[Excerpted records]
$ cat src/rtl/rnsm_fpu.sv
module rnsm_fpu import rnsm_pkg::*; (
    input  logic     i_clk,
    input  logic     i_rst_n,
    input  t_fpu_req i_req,
    output t_fpu_rsp o_rsp
);

    localparam logic [2:0] S_IDLE = 3'd0;
    localparam logic [2:0] S_PREP = 3'd1;
    localparam logic [2:0] S_MUL  = 3'd2;
    localparam logic [2:0] S_ITER = 3'd3;
    localparam logic [2:0] S_NORM = 3'd4;
    localparam logic [2:0] S_RND  = 3'd5;
    localparam logic [2:0] S_DONE = 3'd6;

    logic [2:0]  r_st, n_st;
    logic [2:0]  r_op, n_op;
    logic [31:0] r_a, n_a, r_b, n_b, r_res, n_res;
    logic        r_sign, n_sign;
    t_exp        r_exp, n_exp;
    logic [23:0] r_ma, n_ma, r_mb, n_mb;
    logic [47:0] r_prod, n_prod;
    logic [27:0] r_sum, n_sum;
    logic [25:0] r_sig, n_sig;
    logic [27:0] r_rem, n_rem;
    logic [24:0] r_q, n_q;
    logic [49:0] r_rad, n_rad;
    logic [4:0]  r_cnt, n_cnt;

    t_unp        ua, ub;
    logic        a_nan, b_nan, a_inf, b_inf, a_zero, b_zero, sx;
    logic        ge;
    logic [31:0] big, sml;
    logic [7:0]  eb, es, diff;
    logic [26:0] mbx, msx, msh;
    logic [27:0] add_sum;
    logic [5:0]  lzv, lzs;
    logic [31:0] nv;
    logic [26:0] n27;
    t_exp        eu;
    logic [24:0] m25, d25, dt;
    logic [27:0] rn, tr;

    assign ua     = f_unpack(r_a);
    assign ub     = f_unpack(r_b);
    assign a_nan  = (&r_a[30:23]) && (|r_a[22:0]);
    assign b_nan  = (&r_b[30:23]) && (|r_b[22:0]);
    assign a_inf  = (&r_a[30:23]) && !(|r_a[22:0]);
    assign b_inf  = (&r_b[30:23]) && !(|r_b[22:0]);
    assign a_zero = (r_a[30:0] == 31'd0);
    assign b_zero = (r_b[30:0] == 31'd0);
    assign sx     = r_a[31] ^ r_b[31];

    // add alignment
    assign ge   = (r_a[30:0] >= r_b[30:0]);
    assign big  = ge ? r_a : r_b;
    assign sml  = ge ? r_b : r_a;
    assign eb   = (big[30:23] == 8'd0) ? 8'd1 : big[30:23];
    assign es   = (sml[30:23] == 8'd0) ? 8'd1 : sml[30:23];
    assign diff = eb - es;
    assign mbx  = {big[30:23] != 8'd0, big[22:0], 3'b0};
    assign msx  = {sml[30:23] != 8'd0, sml[22:0], 3'b0};

    always_comb begin
        if (diff >= 8'd27) begin
            msh = {26'd0, |msx};
        end else begin
            msh = (msx >> diff[4:0])
                | {26'd0, |(msx & ((27'd1 << diff[4:0]) - 27'd1))};
        end
    end

    assign add_sum = (big[31] == sml[31]) ? ({1'b0, mbx} + {1'b0, msh})
                                          : ({1'b0, mbx} - {1'b0, msh});

    // integer to float
    assign lzv = f_lzc32(r_a);
    assign nv  = r_a << lzv;

    // sum normalize
    assign lzs = f_lzc32({r_sum, 4'd0});
    always_comb begin
        if (r_sum[27]) begin
            n27 = {r_sum[27:2], r_sum[1] | r_sum[0]};
        end else begin
            n27 = r_sum[26:0] << (lzs - 6'd1);
        end
    end

    // sqrt exponent parity
    always_comb begin
        eu  = ua.exp - 11'sd127;
        m25 = {1'b0, ua.mant};
        if (eu[0]) begin
            m25 = {ua.mant, 1'b0};
            eu  = eu - 11'sd1;
        end
    end

    // iteration steps
    assign d25 = r_rem[24:0];
    assign dt  = d25 - {1'b0, r_mb};
    assign rn  = {r_rem[25:0], r_rad[49:48]};
    assign tr  = {1'b0, r_q, 2'b01};

    always_comb begin
        n_st   = r_st;
        n_op   = r_op;
        n_a    = r_a;
        n_b    = r_b;
        n_res  = r_res;
        n_sign = r_sign;
        n_exp  = r_exp;
        n_ma   = r_ma;
        n_mb   = r_mb;
        n_prod = r_prod;
        n_sum  = r_sum;
        n_sig  = r_sig;
        n_rem  = r_rem;
        n_q    = r_q;
        n_rad  = r_rad;
        n_cnt  = r_cnt;
        case (r_st)
            S_IDLE: begin
                if (i_req.start) begin
                    n_op = i_req.op;
                    n_a  = i_req.a;
                    n_b  = i_req.b;
                    n_st = S_PREP;
                end
            end
            S_PREP: begin
                n_st = S_DONE;
                case (r_op)
                    OP_MUL: begin
                        if (a_nan) begin
                            n_res = r_a | QUIET_BIT;
                        end else if (b_nan) begin
                            n_res = r_b | QUIET_BIT;
                        end else if ((a_inf && b_zero) || (a_zero && b_inf)) begin
                            n_res = DEF_NAN;
                        end else if (a_inf || b_inf) begin
                            n_res = {sx, 8'hFF, 23'd0};
                        end else if (a_zero || b_zero) begin
                            n_res = {sx, 31'd0};
                        end else begin
                            n_sign = sx;
                            n_ma   = ua.mant;
                            n_mb   = ub.mant;
                            n_exp  = ua.exp + ub.exp - 11'sd127;
                            n_st   = S_MUL;
                        end
                    end
                    OP_ADD: begin
                        if (a_nan) begin
                            n_res = r_a | QUIET_BIT;
                        end else if (b_nan) begin
                            n_res = r_b | QUIET_BIT;
                        end else if (a_inf && b_inf && sx) begin
                            n_res = DEF_NAN;
                        end else if (a_inf) begin
                            n_res = r_a;
                        end else if (b_inf) begin
                            n_res = r_b;
                        end else if (add_sum == 28'd0) begin
                            n_res = {r_a[31] & r_b[31], 31'd0};
                        end else begin
                            n_sign = big[31];
                            n_sum  = add_sum;
                            n_exp  = t_exp'({3'b0, eb});
                            n_st   = S_NORM;
                        end
                    end
                    OP_DIV: begin
                        if (a_nan) begin
                            n_res = r_a | QUIET_BIT;
                        end else if (b_nan) begin
                            n_res = r_b | QUIET_BIT;
                        end else if ((a_inf && b_inf) || (a_zero && b_zero)) begin
                            n_res = DEF_NAN;
                        end else if (a_inf || b_zero) begin
                            n_res = {sx, 8'hFF, 23'd0};
                        end else if (a_zero || b_inf) begin
                            n_res = {sx, 31'd0};
                        end else begin
                            n_sign = sx;
                            n_mb   = ub.mant;
                            n_q    = '0;
                            n_cnt  = 5'd25;
                            n_st   = S_ITER;
                            if (ua.mant < ub.mant) begin
                                n_rem = {3'd0, ua.mant, 1'b0};
                                n_exp = ua.exp - ub.exp + 11'sd126;
                            end else begin
                                n_rem = {4'd0, ua.mant};
                                n_exp = ua.exp - ub.exp + 11'sd127;
                            end
                        end
                    end
                    OP_SQRT: begin
                        if (a_nan) begin
                            n_res = r_a | QUIET_BIT;
                        end else if (a_zero) begin
                            n_res = r_a;
                        end else if (r_a[31]) begin
                            n_res = SQRT_NAN;
                        end else if (a_inf) begin
                            n_res = r_a;
                        end else begin
                            n_sign = 1'b0;
                            n_rad  = {m25, 25'd0};
                            n_rem  = '0;
                            n_q    = '0;
                            n_cnt  = 5'd25;
                            n_exp  = (eu >>> 1) + 11'sd127;
                            n_st   = S_ITER;
                        end
                    end
                    OP_CVT: begin
                        n_sign = 1'b0;
                        n_exp  = t_exp'(11'd158 - {5'd0, lzv});
                        n_sig  = {nv[31:7], |nv[6:0]};
                        n_st   = S_RND;
                    end
                    default: begin
                        n_res = DEF_NAN;
                    end
                endcase
            end
            S_MUL: begin
                n_prod = r_ma * r_mb;
                n_st   = S_NORM;
            end
            S_ITER: begin
                if (r_op == OP_DIV) begin
                    if (d25 >= {1'b0, r_mb}) begin
                        n_rem = {3'd0, dt[23:0], 1'b0};
                        n_q   = {r_q[23:0], 1'b1};
                    end else begin
                        n_rem = {3'd0, d25[23:0], 1'b0};
                        n_q   = {r_q[23:0], 1'b0};
                    end
                end else begin
                    if (rn >= tr) begin
                        n_rem = rn - tr;
                        n_q   = {r_q[23:0], 1'b1};
                    end else begin
                        n_rem = rn;
                        n_q   = {r_q[23:0], 1'b0};
                    end
                    n_rad = {r_rad[47:0], 2'b00};
                end
                n_cnt = r_cnt - 5'd1;
                if (r_cnt == 5'd1) begin
                    n_st = S_NORM;
                end
            end
            S_NORM: begin
                n_st = S_RND;
                case (r_op)
                    OP_MUL: begin
                        if (r_prod[47]) begin
                            n_sig = {r_prod[47:23], |r_prod[22:0]};
                            n_exp = r_exp + 11'sd1;
                        end else begin
                            n_sig = {r_prod[46:22], |r_prod[21:0]};
                        end
                    end
                    OP_ADD: begin
                        n_sig = {n27[26:2], |n27[1:0]};
                        n_exp = r_exp + 11'sd1 - t_exp'({5'd0, lzs});
                    end
                    OP_DIV: begin
                        n_sig = {r_q, r_rem[24:0] != 25'd0};
                    end
                    default: begin
                        n_sig = {r_q, r_rem != 28'd0};
                    end
                endcase
            end
            S_RND: begin
                n_res = f_round(r_sign, r_exp, r_sig);
                n_st  = S_DONE;
            end
            S_DONE: begin
                n_st = S_IDLE;
            end
            default: begin
                n_st = S_IDLE;
            end
        endcase
    end

    assign o_rsp.done = (r_st == S_DONE);
    assign o_rsp.res  = r_res;

    always_ff @(posedge i_clk) begin
        if (!i_rst_n) begin
            r_st <= S_IDLE;
        end else begin
            r_st <= n_st;
        end
    end

    always_ff @(posedge i_clk) begin
        r_op   <= n_op;
        r_a    <= n_a;
        r_b    <= n_b;
        r_res  <= n_res;
        r_sign <= n_sign;
        r_exp  <= n_exp;
        r_ma   <= n_ma;
        r_mb   <= n_mb;
        r_prod <= n_prod;
        r_sum  <= n_sum;
        r_sig  <= n_sig;
        r_rem  <= n_rem;
        r_q    <= n_q;
        r_rad  <= n_rad;
        r_cnt  <= n_cnt;
    end

endmodule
[/Excerpted records]
* [Directions for this task] In restating the data, begin at its first line, reproduce each line word for word, and conclude with the line that contains "localparam logic [2:0] S_PREP = 3'd1;".

* [Solution]
$ cat src/rtl/rnsm_fpu.sv
module rnsm_fpu import rnsm_pkg::*; (
    input  logic     i_clk,
    input  logic     i_rst_n,
    input  t_fpu_req i_req,
    output t_fpu_rsp o_rsp
);

    localparam logic [2:0] S_IDLE = 3'd0;
    localparam logic [2:0] S_PREP = 3'd1;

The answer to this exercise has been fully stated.